_Work to be completed_
Your task is to repeat the data exactly, every line of it.

_Entries shown_
<<<<
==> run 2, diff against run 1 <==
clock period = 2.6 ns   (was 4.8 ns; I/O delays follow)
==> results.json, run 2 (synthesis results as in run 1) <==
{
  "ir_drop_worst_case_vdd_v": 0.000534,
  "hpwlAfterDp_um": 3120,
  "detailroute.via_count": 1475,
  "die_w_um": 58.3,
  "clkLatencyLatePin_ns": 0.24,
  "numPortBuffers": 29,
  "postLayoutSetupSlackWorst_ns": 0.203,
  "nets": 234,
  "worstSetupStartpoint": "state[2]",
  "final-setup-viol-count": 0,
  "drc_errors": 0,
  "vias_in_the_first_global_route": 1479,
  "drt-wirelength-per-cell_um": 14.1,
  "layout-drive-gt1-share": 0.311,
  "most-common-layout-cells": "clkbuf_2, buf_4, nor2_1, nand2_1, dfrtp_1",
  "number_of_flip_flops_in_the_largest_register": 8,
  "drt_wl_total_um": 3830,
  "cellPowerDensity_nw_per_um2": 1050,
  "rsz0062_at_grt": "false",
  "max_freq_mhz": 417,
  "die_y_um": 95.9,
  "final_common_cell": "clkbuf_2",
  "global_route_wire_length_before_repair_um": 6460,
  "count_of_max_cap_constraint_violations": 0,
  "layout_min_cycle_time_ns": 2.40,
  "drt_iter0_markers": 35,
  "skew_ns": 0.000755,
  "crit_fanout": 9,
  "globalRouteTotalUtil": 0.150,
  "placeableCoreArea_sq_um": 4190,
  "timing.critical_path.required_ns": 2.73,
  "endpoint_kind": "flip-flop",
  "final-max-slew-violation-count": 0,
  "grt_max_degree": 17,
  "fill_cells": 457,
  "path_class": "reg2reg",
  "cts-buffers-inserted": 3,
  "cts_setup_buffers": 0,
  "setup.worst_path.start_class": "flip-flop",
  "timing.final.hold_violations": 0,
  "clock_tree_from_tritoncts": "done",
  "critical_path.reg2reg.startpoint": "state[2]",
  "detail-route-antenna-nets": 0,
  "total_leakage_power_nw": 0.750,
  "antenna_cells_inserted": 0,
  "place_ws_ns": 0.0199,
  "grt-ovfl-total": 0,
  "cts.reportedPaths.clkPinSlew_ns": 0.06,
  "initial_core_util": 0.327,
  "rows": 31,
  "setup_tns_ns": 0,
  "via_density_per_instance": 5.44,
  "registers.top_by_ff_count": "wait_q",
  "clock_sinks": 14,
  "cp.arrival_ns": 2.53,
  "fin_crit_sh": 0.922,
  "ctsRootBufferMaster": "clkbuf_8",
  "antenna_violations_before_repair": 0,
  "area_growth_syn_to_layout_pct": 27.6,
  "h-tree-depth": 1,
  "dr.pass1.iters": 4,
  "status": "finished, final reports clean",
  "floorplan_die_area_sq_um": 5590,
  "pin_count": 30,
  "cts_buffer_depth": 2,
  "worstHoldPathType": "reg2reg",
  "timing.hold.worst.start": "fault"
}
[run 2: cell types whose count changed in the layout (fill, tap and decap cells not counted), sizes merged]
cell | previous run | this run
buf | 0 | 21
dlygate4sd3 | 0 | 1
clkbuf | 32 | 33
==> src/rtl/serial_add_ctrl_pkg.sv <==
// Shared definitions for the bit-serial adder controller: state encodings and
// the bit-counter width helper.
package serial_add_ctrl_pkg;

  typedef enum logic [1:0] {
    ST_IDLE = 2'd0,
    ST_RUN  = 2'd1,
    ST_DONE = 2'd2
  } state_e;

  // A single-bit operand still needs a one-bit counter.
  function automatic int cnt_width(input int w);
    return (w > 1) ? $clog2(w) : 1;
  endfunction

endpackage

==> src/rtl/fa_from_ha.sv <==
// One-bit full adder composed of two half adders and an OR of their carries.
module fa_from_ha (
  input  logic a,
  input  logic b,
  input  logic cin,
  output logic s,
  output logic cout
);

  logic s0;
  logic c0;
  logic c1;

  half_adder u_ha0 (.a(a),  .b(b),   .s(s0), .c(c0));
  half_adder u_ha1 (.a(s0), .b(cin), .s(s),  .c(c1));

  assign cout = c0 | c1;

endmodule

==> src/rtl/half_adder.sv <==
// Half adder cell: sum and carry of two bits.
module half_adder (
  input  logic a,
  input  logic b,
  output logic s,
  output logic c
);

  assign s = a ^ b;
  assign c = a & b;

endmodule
>>>>
_Response area_
==> run 2, diff against run 1 <==
clock period = 2.6 ns   (was 4.8 ns; I/O delays follow)
==> results.json, run 2 (synthesis results as in run 1) <==
{
  "ir_drop_worst_case_vdd_v": 0.000534,
  "hpwlAfterDp_um": 3120,
  "detailroute.via_count": 1475,
  "die_w_um": 58.3,
  "clkLatencyLatePin_ns": 0.24,
  "numPortBuffers": 29,
  "postLayoutSetupSlackWorst_ns": 0.203,
  "nets": 234,
  "worstSetupStartpoint": "state[2]",
  "final-setup-viol-count": 0,
  "drc_errors": 0,
  "vias_in_the_first_global_route": 1479,
  "drt-wirelength-per-cell_um": 14.1,
  "layout-drive-gt1-share": 0.311,
  "most-common-layout-cells": "clkbuf_2, buf_4, nor2_1, nand2_1, dfrtp_1",
  "number_of_flip_flops_in_the_largest_register": 8,
  "drt_wl_total_um": 3830,
  "cellPowerDensity_nw_per_um2": 1050,
  "rsz0062_at_grt": "false",
  "max_freq_mhz": 417,
  "die_y_um": 95.9,
  "final_common_cell": "clkbuf_2",
  "global_route_wire_length_before_repair_um": 6460,
  "count_of_max_cap_constraint_violations": 0,
  "layout_min_cycle_time_ns": 2.40,
  "drt_iter0_markers": 35,
  "skew_ns": 0.000755,
  "crit_fanout": 9,
  "globalRouteTotalUtil": 0.150,
  "placeableCoreArea_sq_um": 4190,
  "timing.critical_path.required_ns": 2.73,
  "endpoint_kind": "flip-flop",
  "final-max-slew-violation-count": 0,
  "grt_max_degree": 17,
  "fill_cells": 457,
  "path_class": "reg2reg",
  "cts-buffers-inserted": 3,
  "cts_setup_buffers": 0,
  "setup.worst_path.start_class": "flip-flop",
  "timing.final.hold_violations": 0,
  "clock_tree_from_tritoncts": "done",
  "critical_path.reg2reg.startpoint": "state[2]",
  "detail-route-antenna-nets": 0,
  "total_leakage_power_nw": 0.750,
  "antenna_cells_inserted": 0,
  "place_ws_ns": 0.0199,
  "grt-ovfl-total": 0,
  "cts.reportedPaths.clkPinSlew_ns": 0.06,
  "initial_core_util": 0.327,
  "rows": 31,
  "setup_tns_ns": 0,
  "via_density_per_instance": 5.44,
  "registers.top_by_ff_count": "wait_q",
  "clock_sinks": 14,
  "cp.arrival_ns": 2.53,
  "fin_crit_sh": 0.922,
  "ctsRootBufferMaster": "clkbuf_8",
  "antenna_violations_before_repair": 0,
  "area_growth_syn_to_layout_pct": 27.6,
  "h-tree-depth": 1,
  "dr.pass1.iters": 4,
  "status": "finished, final reports clean",
  "floorplan_die_area_sq_um": 5590,
  "pin_count": 30,
  "cts_buffer_depth": 2,
  "worstHoldPathType": "reg2reg",
  "timing.hold.worst.start": "fault"
}
[run 2: cell types whose count changed in the layout (fill, tap and decap cells not counted), sizes merged]
cell | previous run | this run
buf | 0 | 21
dlygate4sd3 | 0 | 1
clkbuf | 32 | 33
==> src/rtl/serial_add_ctrl_pkg.sv <==
// Shared definitions for the bit-serial adder controller: state encodings and
// the bit-counter width helper.
package serial_add_ctrl_pkg;

  typedef enum logic [1:0] {
    ST_IDLE = 2'd0,
    ST_RUN  = 2'd1,
    ST_DONE = 2'd2
  } state_e;

  // A single-bit operand still needs a one-bit counter.
  function automatic int cnt_width(input int w);
    return (w > 1) ? $clog2(w) : 1;
  endfunction

endpackage

==> src/rtl/fa_from_ha.sv <==
// One-bit full adder composed of two half adders and an OR of their carries.
module fa_from_ha (
  input  logic a,
  input  logic b,
  input  logic cin,
  output logic s,
  output logic cout
);

  logic s0;
  logic c0;
  logic c1;

  half_adder u_ha0 (.a(a),  .b(b),   .s(s0), .c(c0));
  half_adder u_ha1 (.a(s0), .b(cin), .s(s),  .c(c1));

  assign cout = c0 | c1;

endmodule

==> src/rtl/half_adder.sv <==
// Half adder cell: sum and carry of two bits.
module half_adder (
  input  logic a,
  input  logic b,
  output logic s,
  output logic c
);

  assign s = a ^ b;
  assign c = a & b;

endmodule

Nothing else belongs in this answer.